De momento no se conoce la identidad de ese espía, cuya existencia reveló ayer la CNN. Los únicos datos que hay de él es que trabajaba como un topo dentro del Gobierno ruso y proporcionaba información muy valiosa sobre el presidente Vladímir Putin y su círculo más estrecho de asesores y subalternos. La CIA temía que quedara al descubierto y fuera detenido o ejecutado.
No es que la inteligencia de EE.UU. pensara que Trump podría traicionar a sus propios agentes voluntariamente. El temor era más bien que por medio de una conversación informal con el propio Putin o a través de algún mensaje en Twitter, el presidente acabara cayendo en alguna trampa o revelara inconscientemente detalles que condujeran a este espía en cuestión.

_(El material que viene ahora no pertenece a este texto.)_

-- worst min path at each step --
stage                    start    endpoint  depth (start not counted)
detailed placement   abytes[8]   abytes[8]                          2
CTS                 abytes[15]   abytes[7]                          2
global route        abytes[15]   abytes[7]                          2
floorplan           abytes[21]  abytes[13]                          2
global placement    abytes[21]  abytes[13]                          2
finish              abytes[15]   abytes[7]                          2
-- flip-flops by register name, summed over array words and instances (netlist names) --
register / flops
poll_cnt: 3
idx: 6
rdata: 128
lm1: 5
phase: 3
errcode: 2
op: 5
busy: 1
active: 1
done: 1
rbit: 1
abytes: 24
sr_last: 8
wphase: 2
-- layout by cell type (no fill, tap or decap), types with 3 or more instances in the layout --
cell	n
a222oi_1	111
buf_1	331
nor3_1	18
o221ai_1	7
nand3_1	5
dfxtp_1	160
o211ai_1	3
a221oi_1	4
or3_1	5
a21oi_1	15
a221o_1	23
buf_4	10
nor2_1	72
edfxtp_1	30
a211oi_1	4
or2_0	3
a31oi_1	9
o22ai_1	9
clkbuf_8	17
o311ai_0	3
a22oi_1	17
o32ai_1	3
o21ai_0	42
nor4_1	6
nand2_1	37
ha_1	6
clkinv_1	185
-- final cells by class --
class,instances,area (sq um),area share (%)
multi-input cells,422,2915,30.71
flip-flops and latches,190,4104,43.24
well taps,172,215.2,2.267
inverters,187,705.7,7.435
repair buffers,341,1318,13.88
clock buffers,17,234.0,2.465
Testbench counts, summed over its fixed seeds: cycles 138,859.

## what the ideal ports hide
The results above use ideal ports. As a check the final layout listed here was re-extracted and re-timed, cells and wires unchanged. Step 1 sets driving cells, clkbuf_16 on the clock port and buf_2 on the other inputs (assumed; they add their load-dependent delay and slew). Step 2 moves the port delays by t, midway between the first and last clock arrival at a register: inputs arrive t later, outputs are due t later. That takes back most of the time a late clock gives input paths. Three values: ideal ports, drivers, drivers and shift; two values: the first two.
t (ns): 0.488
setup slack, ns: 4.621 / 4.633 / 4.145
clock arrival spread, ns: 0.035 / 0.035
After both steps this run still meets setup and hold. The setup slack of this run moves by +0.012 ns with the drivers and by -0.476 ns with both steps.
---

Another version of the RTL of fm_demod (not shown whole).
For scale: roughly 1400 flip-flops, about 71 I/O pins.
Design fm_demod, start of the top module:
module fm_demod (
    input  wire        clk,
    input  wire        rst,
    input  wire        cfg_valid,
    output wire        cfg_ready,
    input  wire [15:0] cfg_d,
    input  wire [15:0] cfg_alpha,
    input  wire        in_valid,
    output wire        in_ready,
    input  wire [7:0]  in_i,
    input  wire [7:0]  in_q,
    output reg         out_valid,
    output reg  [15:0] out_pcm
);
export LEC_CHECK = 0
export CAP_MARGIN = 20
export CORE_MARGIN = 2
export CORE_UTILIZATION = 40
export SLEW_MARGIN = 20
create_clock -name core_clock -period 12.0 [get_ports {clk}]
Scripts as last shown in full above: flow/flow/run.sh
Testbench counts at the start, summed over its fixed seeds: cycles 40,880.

El incidente pone en evidencia la contradicción que existe dentro de la administración estadounidense con respecto a Rusia. Por un lado, la inteligencia sigue tratando a Rusia como uno de sus principales adversarios geoestratégicos, en línea con la postura oficial del Pentágono, mientras Trump ha defendido una y otra vez la necesidad de un acercamiento político.
El fiscal especial Robert Mueller investigó hasta marzo si el Kremlin había ayudado a Trump a ganar las elecciones presidenciales de 2016. La conclusión fue que Rusia sí tenía en marcha al menos dos campañas de injerencia digital para facilitar la victoria del actual presidente, pero que este no participó conscientemente de esas conspiraciones. En esas campañas participó necesariamente la inteligencia rusa, según Mueller.
La Casa Blanca negó ayer la veracidad de la historia, acusando a la cadena CNN de «poner en riesgo incluso las vidas de los agentes» con sus revelaciones, tal y como dijo la portavoz de la presidencia, Stephanie Grisham. La cadena de televisión citó fuentes dentro de la inteligencia norteamericana.